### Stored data
===
**src/sv/kwm_pkg.sv**
```systemverilog
// kwm_pkg: shared field widths, the ways_in_use reset constant and the queue entry type
// for the k-way sorted pair merge unit.
// No dependencies.
`timescale 1ns / 1ps
`default_nettype none

package kwm_pkg;

    // fixed field widths
    localparam int WAY_W = 4;
    localparam int KEY_W = 31;
    localparam int CFG_W = 4;

    // ways_in_use after reset
    localparam logic [CFG_W-1:0] CFG_RESET = 4'd10;

    // one classified input beat as it waits between front and back
    typedef struct packed {
        logic [WAY_W-1:0] way;
        logic [KEY_W-1:0] tid;
        logic [KEY_W-1:0] docid;
        logic             done;
        logic             in_range;
    } kwm_entry_t;

endpackage

`default_nettype wire

```
**src/sv/kwm_front.sv**
```systemverilog
// kwm_front: input side of the merge unit; takes beats and tags them with
// an active-way range check before they enter the queue.
// Depends on kwm_pkg.
`timescale 1ns / 1ps
`default_nettype none

module kwm_front #(
    parameter int CNT_W = 4
) (
    input  wire logic                      in_valid,
    output logic                           in_ready,
    input  wire logic [kwm_pkg::WAY_W-1:0] way,
    input  wire logic [kwm_pkg::KEY_W-1:0] tid,
    input  wire logic [kwm_pkg::KEY_W-1:0] docid,
    input  wire logic                      way_done,
    input  wire logic [CNT_W-1:0]          active_n,
    input  wire logic                      q_full,
    output logic                           q_push,
    output kwm_pkg::kwm_entry_t            q_entry
);
    import kwm_pkg::*;

    localparam int CMP_W = WAY_W + 1;

    // accept whenever the queue has room
    assign in_ready = !q_full;
    assign q_push   = in_valid && !q_full;

    // classify: way must sit below the active way count
    always_comb
    begin
        q_entry.way      = way;
        q_entry.tid      = tid;
        q_entry.docid    = docid;
        q_entry.done     = way_done;
        q_entry.in_range = ({1'b0, way} < CMP_W'(active_n));
    end

endmodule

`default_nettype wire

```
**src/sv/kwm_fifo.sv**
```systemverilog
// kwm_fifo: two-entry queue that decouples the front from the back of the
// merge unit.
// Depends on kwm_pkg.
`timescale 1ns / 1ps
`default_nettype none

module kwm_fifo (
    input  wire logic                clk,
    input  wire logic                rst_n,
    input  wire logic                push,
    input  wire kwm_pkg::kwm_entry_t push_data,
    output logic                     full,
    input  wire logic                pop,
    output logic                     empty,
    output kwm_pkg::kwm_entry_t      pop_data
);
    import kwm_pkg::*;

    kwm_entry_t slot_reg [2];
    logic       wr_ptr_reg, wr_ptr_next;
    logic       rd_ptr_reg, rd_ptr_next;
    logic [1:0] count_reg, count_next;

    assign full     = (count_reg == 2'd2);
    assign empty    = (count_reg == 2'd0);
    assign pop_data = slot_reg[rd_ptr_reg];

    // pointer and fill count update
    always_comb
    begin
        wr_ptr_next = push ? !wr_ptr_reg : wr_ptr_reg;
        rd_ptr_next = pop ? !rd_ptr_reg : rd_ptr_reg;
        count_next  = count_reg + {1'b0, push} - {1'b0, pop};
    end

    always_ff @(posedge clk or negedge rst_n)
    begin
        if (!rst_n)
        begin
            wr_ptr_reg <= 1'b0;
            rd_ptr_reg <= 1'b0;
            count_reg  <= 2'd0;
        end
        else
        begin
            wr_ptr_reg <= wr_ptr_next;
            rd_ptr_reg <= rd_ptr_next;
            count_reg  <= count_next;
        end
    end

    // entry storage
    always_ff @(posedge clk)
    begin
        if (push)
        begin
            slot_reg[wr_ptr_reg] <= push_data;
        end
    end

endmodule

`default_nettype wire

```
**src/sv/kwm_back.sv**
```systemverilog
// kwm_back: head registers, minimum-search tree and output register of the
// merge unit; applies one queued beat per cycle unless the output stalls.
// Emits once every active way holds a head or has ended. Depends on kwm_pkg.
`timescale 1ns / 1ps
`default_nettype none

module kwm_back #(
    parameter int WAYS  = 10,
    parameter int CNT_W = 4
) (
    input  wire logic                      clk,
    input  wire logic                      rst_n,
    input  wire logic [CNT_W-1:0]          active_n,
    input  wire logic                      q_empty,
    input  wire kwm_pkg::kwm_entry_t       q_entry,
    output logic                           q_pop,
    output logic                           out_valid,
    input  wire logic                      out_ready,
    output logic [kwm_pkg::KEY_W-1:0]      out_tid,
    output logic [kwm_pkg::KEY_W-1:0]      out_docid,
    output logic [kwm_pkg::WAY_W-1:0]      source_way,
    output logic                           merge_done
);
    import kwm_pkg::*;

    localparam int IDX_W  = (WAYS > 1) ? $clog2(WAYS) : 1;
    localparam int LEAVES = 1 << IDX_W;

    typedef struct packed {
        logic               vld;
        logic [2*KEY_W-1:0] key;
        logic [IDX_W-1:0]   idx;
    } node_t;

    logic [KEY_W-1:0] head_term_reg [WAYS];
    logic [KEY_W-1:0] head_doc_reg  [WAYS];
    logic [KEY_W-1:0] head_term_next[WAYS];
    logic [KEY_W-1:0] head_doc_next [WAYS];
    logic [WAYS-1:0]  head_valid_reg, head_valid_next, valid_upd;
    logic [WAYS-1:0]  way_ended_reg, way_ended_next, ended_upd;
    logic [WAYS-1:0]  active_mask, load_sel;

    logic             out_valid_reg, out_valid_next;
    logic [KEY_W-1:0] out_tid_reg, out_tid_next;
    logic [KEY_W-1:0] out_docid_reg, out_docid_next;
    logic [WAY_W-1:0] source_way_reg, source_way_next;
    logic             merge_done_reg, merge_done_next;

    node_t node[1:2*LEAVES-1];

    logic all_ready;
    logic emit;
    logic emit_pair;
    logic emit_end;

    // take a beat when the output register is free or draining
    assign q_pop = !q_empty && (!out_valid_reg || out_ready);

    // per-way decode of the beat against the current head state
    always_comb
    begin
        for (int i = 0; i < WAYS; i++)
        begin
            active_mask[i] = (CNT_W'(i) < active_n);
            load_sel[i]    = q_pop && q_entry.in_range && (q_entry.way == WAY_W'(i))
                             && !head_valid_reg[i] && !way_ended_reg[i];
            valid_upd[i]   = head_valid_reg[i] | (load_sel[i] & !q_entry.done);
            ended_upd[i]   = way_ended_reg[i] | (load_sel[i] & q_entry.done);
            head_term_next[i] = (load_sel[i] && !q_entry.done) ? q_entry.tid
                                                               : head_term_reg[i];
            head_doc_next[i]  = (load_sel[i] && !q_entry.done) ? q_entry.docid
                                                               : head_doc_reg[i];
        end
    end

    // every active way holds a head or has ended
    assign all_ready = &(valid_upd | ended_upd | ~active_mask);

    // leaves of the minimum tree, padded with empty nodes
    genvar g;
    generate
        for (g = 0; g < LEAVES; g++)
        begin : g_leaf
            if (g < WAYS)
            begin : g_real
                assign node[LEAVES+g].vld = valid_upd[g] && active_mask[g];
                assign node[LEAVES+g].key = {head_term_next[g], head_doc_next[g]};
                assign node[LEAVES+g].idx = IDX_W'(g);
            end
            else
            begin : g_pad
                assign node[LEAVES+g].vld = 1'b0;
                assign node[LEAVES+g].key = '0;
                assign node[LEAVES+g].idx = IDX_W'(g);
            end
        end

        // inner nodes: lower way wins on equal keys
        for (g = LEAVES - 1; g >= 1; g--)
        begin : g_node
            logic take_left;
            assign take_left = node[2*g].vld &&
                               (!node[2*g+1].vld || (node[2*g].key <= node[2*g+1].key));
            assign node[g] = take_left ? node[2*g] : node[2*g+1];
        end
    endgenerate

    assign emit      = q_pop && all_ready;
    assign emit_pair = emit && node[1].vld;
    assign emit_end  = emit && !node[1].vld;

    // head state after the beat and any emission
    always_comb
    begin
        for (int i = 0; i < WAYS; i++)
        begin
            head_valid_next[i] = valid_upd[i] && !emit_end &&
                                 !(emit_pair && (node[1].idx == IDX_W'(i)));
            way_ended_next[i]  = ended_upd[i] && !emit_end;
        end
    end

    // output register
    always_comb
    begin
        out_valid_next  = out_valid_reg && !out_ready;
        out_tid_next    = out_tid_reg;
        out_docid_next  = out_docid_reg;
        source_way_next = source_way_reg;
        merge_done_next = merge_done_reg;
        if (emit)
        begin
            out_valid_next  = 1'b1;
            out_tid_next    = emit_pair ? node[1].key[2*KEY_W-1:KEY_W] : '0;
            out_docid_next  = emit_pair ? node[1].key[KEY_W-1:0] : '0;
            source_way_next = emit_pair ? WAY_W'(node[1].idx) : '0;
            merge_done_next = emit_end;
        end
    end

    always_ff @(posedge clk or negedge rst_n)
    begin
        if (!rst_n)
        begin
            head_valid_reg <= '0;
            way_ended_reg  <= '0;
            out_valid_reg  <= 1'b0;
        end
        else
        begin
            head_valid_reg <= head_valid_next;
            way_ended_reg  <= way_ended_next;
            out_valid_reg  <= out_valid_next;
        end
    end

    // payload registers
    always_ff @(posedge clk)
    begin
        for (int i = 0; i < WAYS; i++)
        begin
            head_term_reg[i] <= head_term_next[i];
            head_doc_reg[i]  <= head_doc_next[i];
        end
        out_tid_reg    <= out_tid_next;
        out_docid_reg  <= out_docid_next;
        source_way_reg <= source_way_next;
        merge_done_reg <= merge_done_next;
    end

    assign out_valid  = out_valid_reg;
    assign out_tid    = out_tid_reg;
    assign out_docid  = out_docid_reg;
    assign source_way = source_way_reg;
    assign merge_done = merge_done_reg;

endmodule

`default_nettype wire

```
**src/sv/kway_sorted_pair_merge_unit.sv**
```systemverilog
// K-way merge of sorted (term id, document id) streams. Each input beat either
// loads the next pair of one way or ends that way; once every active way
// holds a head or has ended, the smallest head (ties to the lowest way) comes
// out with its way number so the host knows which way to refill, and when all
// active ways have ended an end marker comes out and the unit clears its heads.
// Rate: one beat per cycle sustained while out_ready stays high; an accepted
// beat is written into the queue, and once popped it goes through the head
// update and compare tree into the output register. The cycle time is set by
// the ceil(log2(WAYS))-level compare tree over 62-bit keys in the back end.
// The user must write ways_in_use only while idle; the unit does not enforce
// it.
// Depends on kwm_pkg, kwm_front, kwm_fifo and kwm_back.
`timescale 1ns / 1ps
`default_nettype none

module kway_sorted_pair_merge_unit #(
    parameter int WAYS = 10
) (
    input  wire logic                      clk,
    input  wire logic                      rst_n,
    input  wire logic                      cfg_wr_en,
    input  wire logic [kwm_pkg::CFG_W-1:0] cfg_wr_data,
    input  wire logic                      in_valid,
    output logic                           in_ready,
    input  wire logic [kwm_pkg::WAY_W-1:0] way,
    input  wire logic [kwm_pkg::KEY_W-1:0] tid,
    input  wire logic [kwm_pkg::KEY_W-1:0] docid,
    input  wire logic                      way_done,
    output logic                           out_valid,
    input  wire logic                      out_ready,
    output logic [kwm_pkg::KEY_W-1:0]      out_tid,
    output logic [kwm_pkg::KEY_W-1:0]      out_docid,
    output logic [kwm_pkg::WAY_W-1:0]      source_way,
    output logic                           merge_done
);
    import kwm_pkg::*;

    localparam int CNT_W = $clog2(WAYS + 1);
    localparam logic [CFG_W:0] WAYS_LIM = (CFG_W + 1)'(WAYS);

    logic [CFG_W-1:0] ways_in_use_reg, ways_in_use_next;
    logic [CNT_W-1:0] active_n;

    logic       q_full;
    logic       q_empty;
    logic       q_push;
    logic       q_pop;
    kwm_entry_t q_in;
    kwm_entry_t q_out;

    // configuration register
    assign ways_in_use_next = cfg_wr_en ? cfg_wr_data : ways_in_use_reg;

    always_ff @(posedge clk or negedge rst_n)
    begin
        if (!rst_n)
        begin
            ways_in_use_reg <= CFG_RESET;
        end
        else
        begin
            ways_in_use_reg <= ways_in_use_next;
        end
    end

    // active way count, clamped to 1..WAYS
    always_comb
    begin
        if (ways_in_use_reg == '0)
        begin
            active_n = CNT_W'(1);
        end
        else if ({1'b0, ways_in_use_reg} > WAYS_LIM)
        begin
            active_n = CNT_W'(WAYS);
        end
        else
        begin
            active_n = CNT_W'(ways_in_use_reg);
        end
    end

    kwm_front #(
        .CNT_W (CNT_W)
    ) u_front (
        .in_valid (in_valid),
        .in_ready (in_ready),
        .way      (way),
        .tid      (tid),
        .docid    (docid),
        .way_done (way_done),
        .active_n (active_n),
        .q_full   (q_full),
        .q_push   (q_push),
        .q_entry  (q_in)
    );

    kwm_fifo u_fifo (
        .clk       (clk),
        .rst_n     (rst_n),
        .push      (q_push),
        .push_data (q_in),
        .full      (q_full),
        .pop       (q_pop),
        .empty     (q_empty),
        .pop_data  (q_out)
    );

    kwm_back #(
        .WAYS  (WAYS),
        .CNT_W (CNT_W)
    ) u_back (
        .clk        (clk),
        .rst_n      (rst_n),
        .active_n   (active_n),
        .q_empty    (q_empty),
        .q_entry    (q_out),
        .q_pop      (q_pop),
        .out_valid  (out_valid),
        .out_ready  (out_ready),
        .out_tid    (out_tid),
        .out_docid  (out_docid),
        .source_way (source_way),
        .merge_done (merge_done)
    );

endmodule

`default_nettype wire

```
===
### Work request
From the data above, report how many lines include the string "once". The number alone will do.

### Written answer
3